ACTIVITY -
Two lines below mark the span: the one containing "ent_cnt_d = ent_cnt_q + CW'(1);" and the one containing "export LEC_CHECK = 0". Set down both, plus every line between, exactly as they stand, and nothing else.

THE DATA -
File: src/rtl/mp_coeff_loader.sv
// Coefficient loader for the memory-polynomial LUT bank: streams 32-bit words into a
// selected LUT range through a BRAM-style write port and holds DPD off while tables change.
//
// state | meaning
// IDLE  | waiting for start_i; stream not ready
// LOAD  | accepting words, one write per handshake
// DONE  | one-cycle tail after the last write; done_o follows
module mp_coeff_loader #(
  parameter int M          = 3,
  parameter int LUT_num    = M + 1,
  parameter int RESOLUTION = 4096,
  localparam int CW = $clog2(RESOLUTION),
  localparam int LW = $clog2(LUT_num),
  localparam int AW = CW + LW + 2
) (
  input  logic          AXI_clk_i,
  input  logic          reset_i,
  input  logic          start_i,
  input  logic [LW-1:0] lut_first_i,
  input  logic [LW-1:0] lut_last_i,
  input  logic          abort_i,
  input  logic [31:0]   s_tdata_i,
  input  logic          s_tvalid_i,
  input  logic          s_tlast_i,
  output logic          s_tready_o,
  output logic [31:0]   coeff_o,
  output logic [AW-1:0] coeff_addr_o,
  output logic          coeff_en_o,
  input  logic          dpd_en_i,
  output logic          dpd_en_o,
  output logic          busy_o,
  output logic          done_o,
  output logic          err_o
);

  localparam logic [LW-1:0] LUT_MAX = LW'(LUT_num - 1);
  localparam logic [CW-1:0] ENT_MAX = '1;

  typedef enum logic [1:0] {
    S_IDLE = 2'd0,
    S_LOAD = 2'd1,
    S_DONE = 2'd2
  } state_t;

  state_t state_q, state_d;

  logic [LW-1:0] lut_cnt_q, lut_cnt_d;
  logic [CW-1:0] ent_cnt_q, ent_cnt_d;
  logic [LW-1:0] last_q, last_d;

  logic [31:0]   coeff_q, coeff_d;
  logic [AW-1:0] addr_q, addr_d;
  logic          en_q, en_d;
  logic          tready_q, tready_d;
  logic          busy_q, busy_d;
  logic          done_q, done_d;
  logic          err_q, err_d;
  logic          dpd_q, dpd_d;

  logic range_ok;
  logic start_ok;
  logic start_bad;
  logic in_load;
  logic abort_hit;
  logic wr;
  logic final_word;

  assign range_ok   = (lut_first_i <= lut_last_i) && (lut_last_i <= LUT_MAX);
  assign start_ok   = (state_q == S_IDLE) && start_i && range_ok;
  assign start_bad  = (state_q == S_IDLE) && start_i && !range_ok;
  assign in_load    = (state_q == S_LOAD);
  assign abort_hit  = in_load && abort_i;
  // Abort wins over a word presented in the same cycle.
  assign wr         = in_load && s_tvalid_i && tready_q && !abort_i;
  assign final_word = (lut_cnt_q == last_q) && (ent_cnt_q == ENT_MAX);

  always_ff @(posedge AXI_clk_i) begin
    if (reset_i) begin
      state_q <= S_IDLE;
    end else begin
      state_q <= state_d;
    end
  end

  always_comb begin
    state_d = state_q;
    case (state_q)
      S_IDLE: begin
        if (start_ok) begin
          state_d = S_LOAD;
        end
      end
      S_LOAD: begin
        if (abort_hit) begin
          state_d = S_IDLE;
        end else if (wr && (final_word || s_tlast_i)) begin
          state_d = S_DONE;
        end
      end
      S_DONE: begin
        state_d = S_IDLE;
      end
      default: begin
        state_d = S_IDLE;
      end
    endcase
  end

  always_comb begin
    lut_cnt_d = lut_cnt_q;
    ent_cnt_d = ent_cnt_q;
    last_d    = last_q;
    coeff_d   = coeff_q;
    addr_d    = addr_q;
    en_d      = 1'b0;
    err_d     = err_q;

    if (start_ok) begin
      lut_cnt_d = lut_first_i;
      ent_cnt_d = '0;
      last_d    = lut_last_i;
      err_d     = 1'b0;
    end

    if (start_bad || abort_hit) begin
      err_d = 1'b1;
    end

    if (wr) begin
      en_d      = 1'b1;
      coeff_d   = s_tdata_i;
      addr_d    = {lut_cnt_q, ent_cnt_q, 2'b00};
      ent_cnt_d = ent_cnt_q + CW'(1);
      if (ent_cnt_q == ENT_MAX) begin
        lut_cnt_d = lut_cnt_q + LW'(1);
      end
      // Framing error: tlast missing on the final word, or present on an earlier one.
      if (final_word != s_tlast_i) begin
        err_d = 1'b1;
      end
    end

    tready_d = (state_d == S_LOAD);
    busy_d   = (state_d != S_IDLE);
    done_d   = (state_q == S_DONE) || start_bad;
    dpd_d    = dpd_en_i && !busy_q && !err_q;
  end

  always_ff @(posedge AXI_clk_i) begin
    if (reset_i) begin
      lut_cnt_q <= '0;
      ent_cnt_q <= '0;
      last_q    <= '0;
      coeff_q   <= '0;
      addr_q    <= '0;
      en_q      <= 1'b0;
      tready_q  <= 1'b0;
      busy_q    <= 1'b0;
      done_q    <= 1'b0;
      err_q     <= 1'b0;
      dpd_q     <= 1'b0;
    end else begin
      lut_cnt_q <= lut_cnt_d;
      ent_cnt_q <= ent_cnt_d;
      last_q    <= last_d;
      coeff_q   <= coeff_d;
      addr_q    <= addr_d;
      en_q      <= en_d;
      tready_q  <= tready_d;
      busy_q    <= busy_d;
      done_q    <= done_d;
      err_q     <= err_d;
      dpd_q     <= dpd_d;
    end
  end

  assign s_tready_o   = tready_q;
  assign coeff_o      = coeff_q;
  assign coeff_addr_o = addr_q;
  assign coeff_en_o   = en_q;
  assign busy_o       = busy_q;
  assign done_o       = done_q;
  assign err_o        = err_q;
  assign dpd_en_o     = dpd_q;

endmodule

File: config.mk
export PLATFORM = sky130hd
export DESIGN_NAME = mp_coeff_loader
export DESIGN_NICKNAME = d
export VERILOG_FILES = /design/src/rtl/mp_coeff_loader.sv
export SDC_FILE = /design/constraint.sdc
export NUM_CORES = 1
export LEC_CHECK = 0
export ABC_AREA = 1
export CAP_MARGIN = 20
export CORE_UTILIZATION = 31
export DETAILED_ROUTE_END_ITERATION = 8
export PLACE_DENSITY = 0.55
export SYNTH_ARGS = -nofsm -noshare
export SYNTH_HDL_FRONTEND = slang
export SYNTH_SLANG_ARGS = --single-unit
File: constraint.sdc
create_clock -name AXI_clk_i -period 2.5 [get_ports AXI_clk_i]
set_input_delay 0.75 -clock AXI_clk_i [delete_from_list [all_inputs] [get_ports AXI_clk_i]]
set_output_delay 0.75 -clock AXI_clk_i [all_outputs]
set_load 0.02 [all_outputs]
==> results.yml <==
outcome:
  status: "completed"
clock_network:
  clock_latency_ps: 330
  holdBufCountCts: 0
  clkSinkCount: 70
  root_buffer: "clkbuf_8"
  post_cts.repair.setup_buffers: 0
  numCtsBuffers: 9
  ctsResizeCount: 0
  max-clock-path-buffers: 2
  cts_tree: "built"
  htreeDepth: 3
  clk_pin_slew_ps: 70
die:
  start_util_pct: 32.64
  dieWidth_um: 98.52
  coreArea_um2: 8848
  die_area_um2: 9705
  boundaryPins: 97
  num_rows: 34
  die_y_um: 98.52
route:
  postRouteAntennaNets: 0
  remaining_drc_errors: 0
  via_per_inst: 4.503
  dr.pass1.iters: 5
  routed_wl_um: 7116
  dr_total_vias: 2657
  drtIter0Drc: 96
  wl_per_cell_um: 12.06
power_and_ir_drop:
  internal-power_uw: 1919
  pwr-share-seq_pct: 46.8
  power_uw: 2456
  switching_power_uw: 536.6
  power.leakage_uw: 0.001664
  p_clk_share_pct: 44.1
  p_per_area_nw_per_um2: 584.7
  swShare_pct: 21.85
  p_comb_share_pct: 9.1
  vdd_drop_max_uv: 399.2
timing:
  final.setup.tns_ps: 0
  fin_skew_ps: 5.450
  period_share_pct: 88.34
  slew_violations: 0
  setup_ws_ps: 291.6
  setup_viol: 0
  min_period_ps: 2208
  timing.fmax_ghz: 0.4528
  hold_viol: 0
  rsz0062_at_grt: "no"
cells_and_area:
  nets: 524
  area_delta_synth_final_pct: 45.45
  drive_gt1_share_pct: 9.129
  fin_util_pct: 47.47
  diodes: 0
  num-fill-cells: 908
  final_cells: 590
  mostFrequentLayoutCell: "nor2_1"
  layout_common_cells: "nor2_1 (101), clkdlybuf4s50_1 (94), dfxtp_1 (70)"
setup_path:
  crit_required_ps: 2720
  r2r_end: "err_o"
  rr_worst_depth: 9
  worstPathMaxFanout: 4
  criticalPathCategory: "flop to flop"
  crit_path_start_kind: "flop"
  worstSetupEndpointType: "flop"
  r2r_setup_slack_ps: 290
  critPathArrivalTime_ps: 2430
  r2r_start: "ent_cnt_q[1]"
global_route:
  grt_overflow_total: 0
  grt_usage_pct: 15.75
  first_global_vias: 2631
  grt_pass1_wl_um: 12250
  antenna_found_initial: 0
  grt_max_degree: 56
placed_design:
  dp_hpwl_um: 4856
  io_buffers: 94
  pre_cts_ws_ps: 72.63
  gp_congestion: 0.7720
  place_inst: 574
synthesis:
  avgSynthCellArea_um2: 7.560
  synth_cell_type_count: 28
  yosys_warnings: 0
  syn_area_um2: 2888
  synth_seq_cells: 70
  ys_seq_area_share_pct: 48.53
  syn_inst: 382
hold_path:
  worstHoldStart: "busy_o"
  hold_depth: 1
  min_path_type: "flop to flop"
  hold_path_end: "dpd_en_o"
run:
  maxCapViolations: 0
==> power by group through the flow <==
stage               combinational (µW)  sequential [µW]  clock, µW
finish                             224             1150       1080
global route                       249             1150       1170
CTS                                228             1150       1120
detailed placement                 227             1180          0
global placement                   225             1170          0
floorplan                         85.7             1190          0
==> per-stage QoR <==
stage	hold WS [ps]	instance area, µm²
finish	432.4	4200
global route	461.0	4200
CTS	437.3	4200
detailed placement	426.9	3963
global placement	409.1	3963
floorplan	451.3	2892
==> cells by family after synthesis <==
| family | count (synthesis) | share of synthesized area [%] |
|---|---|---|
| AND/OR/NAND/NOR | 177 | 25.35 |
| AO/OA/AOI/OAI | 81 | 15.77 |
| flip-flops | 70 | 48.53 |
| buffers and inverters | 46 | 7.582 |
| adder cells (fa/ha/maj) | 4 | 1.733 |
| XOR/XNOR | 3 | 0.9100 |
| other | 1 | 0.1299 |
==> synth_stat cells <==
cell type,number,area [µm²]
nor2_1,101,379.1
dfxtp_1,70,1401
o21ai_0,50,250.2
nand2_1,48,180.2
inv_1,21,78.83
nand3_1,18,90.09
a21oi_1,16,80.08
clkbuf_1,9,33.78
buf_2,7,35.03
a21oi_2,5,43.79
buf_4,4,30.03
ha_1,4,50.05
buf_6,3,33.78
nand3_2,3,30.03
nand4_1,3,18.77
xnor2_1,3,26.28
a211oi_2,2,25.02
a31oi_1,2,12.51
inv_2,2,7.510
o21ai_1,2,10.01
o21ai_2,2,17.52
a31o_2,1,8.760
conb_1,1,3.750
nor3_1,1,5.000
nor3_4,1,16.27
o21bai_1,1,7.510
or2_2,1,6.260
or3_1,1,6.260
==> cell type report <==
cell class / instances / area (µm²) / area share (%)
Sequential cell: 70 / 1401 / 33.36
Multi-Input combinational cell: 267 / 1271 / 30.27
Timing Repair Buffer: 106 / 1069 / 25.44
Tap cell: 108 / 135.1 / 3.217
Clock buffer: 10 / 127.6 / 3.038
Clock inverter: 6 / 110.1 / 2.621
Inverter: 23 / 86.33 / 2.055
==> registers in the layout (all words and copies together), names as in the netlist <==
| signal | cells |
|---|---|
| last_q | 2 |
| lut_cnt_q | 2 |
| busy_o | 1 |
| s_tready_o | 1 |
| err_o | 1 |
| coeff_addr_o | 14 |
| ent_cnt_q | 12 |
| state_q | 2 |
| coeff_o | 32 |
| coeff_en_o | 1 |
| done_o | 1 |
| dpd_en_o | 1 |
==> layer usage <==
metal / routed length (µm) / global-route usage (%) / up-vias
li1: - / - / 1417
met1: 3330 / 19.62 / 1162
met2: 3049 / 23.84 / 73
met3: 662 / 7.660 / 5
met4: 74 / 5.166 / 0
met5: 0 / 0 / -
==> worst max-delay path, cell delays in order, from the launching register on <==
cell and delay (ps):
dfxtp_1 400, ha_1 200, nand2_1 90, nor2_1 150, nand3_1 130, or3_1 380
ha_1 280, a31o_2 240, a21oi_1 140, a21oi_1 80
==> worst max-delay path by stage <==
stage / from / endpoint / slack (ps)
2_1_floorplan: ent_cnt_q[0] / err_o / 450
3_3_place_gp: s_tvalid_i / coeff_o[13] / 70
3_5_place_dp: lut_last_i[1] / ent_cnt_q[6] / 70
4_1_cts: ent_cnt_q[1] / err_o / 280
5_1_grt: ent_cnt_q[1] / err_o / 130
6_report: ent_cnt_q[1] / err_o / 290
No activity file was read; power rests on OpenSTA's default activity.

EXPECTED ANSWER -
      ent_cnt_d = ent_cnt_q + CW'(1);
      if (ent_cnt_q == ENT_MAX) begin
        lut_cnt_d = lut_cnt_q + LW'(1);
      end
      // Framing error: tlast missing on the final word, or present on an earlier one.
      if (final_word != s_tlast_i) begin
        err_d = 1'b1;
      end
    end

    tready_d = (state_d == S_LOAD);
    busy_d   = (state_d != S_IDLE);
    done_d   = (state_q == S_DONE) || start_bad;
    dpd_d    = dpd_en_i && !busy_q && !err_q;
  end

  always_ff @(posedge AXI_clk_i) begin
    if (reset_i) begin
      lut_cnt_q <= '0;
      ent_cnt_q <= '0;
      last_q    <= '0;
      coeff_q   <= '0;
      addr_q    <= '0;
      en_q      <= 1'b0;
      tready_q  <= 1'b0;
      busy_q    <= 1'b0;
      done_q    <= 1'b0;
      err_q     <= 1'b0;
      dpd_q     <= 1'b0;
    end else begin
      lut_cnt_q <= lut_cnt_d;
      ent_cnt_q <= ent_cnt_d;
      last_q    <= last_d;
      coeff_q   <= coeff_d;
      addr_q    <= addr_d;
      en_q      <= en_d;
      tready_q  <= tready_d;
      busy_q    <= busy_d;
      done_q    <= done_d;
      err_q     <= err_d;
      dpd_q     <= dpd_d;
    end
  end

  assign s_tready_o   = tready_q;
  assign coeff_o      = coeff_q;
  assign coeff_addr_o = addr_q;
  assign coeff_en_o   = en_q;
  assign busy_o       = busy_q;
  assign done_o       = done_q;
  assign err_o        = err_q;
  assign dpd_en_o     = dpd_q;

endmodule

File: config.mk
export PLATFORM = sky130hd
export DESIGN_NAME = mp_coeff_loader
export DESIGN_NICKNAME = d
export VERILOG_FILES = /design/src/rtl/mp_coeff_loader.sv
export SDC_FILE = /design/constraint.sdc
export NUM_CORES = 1
export LEC_CHECK = 0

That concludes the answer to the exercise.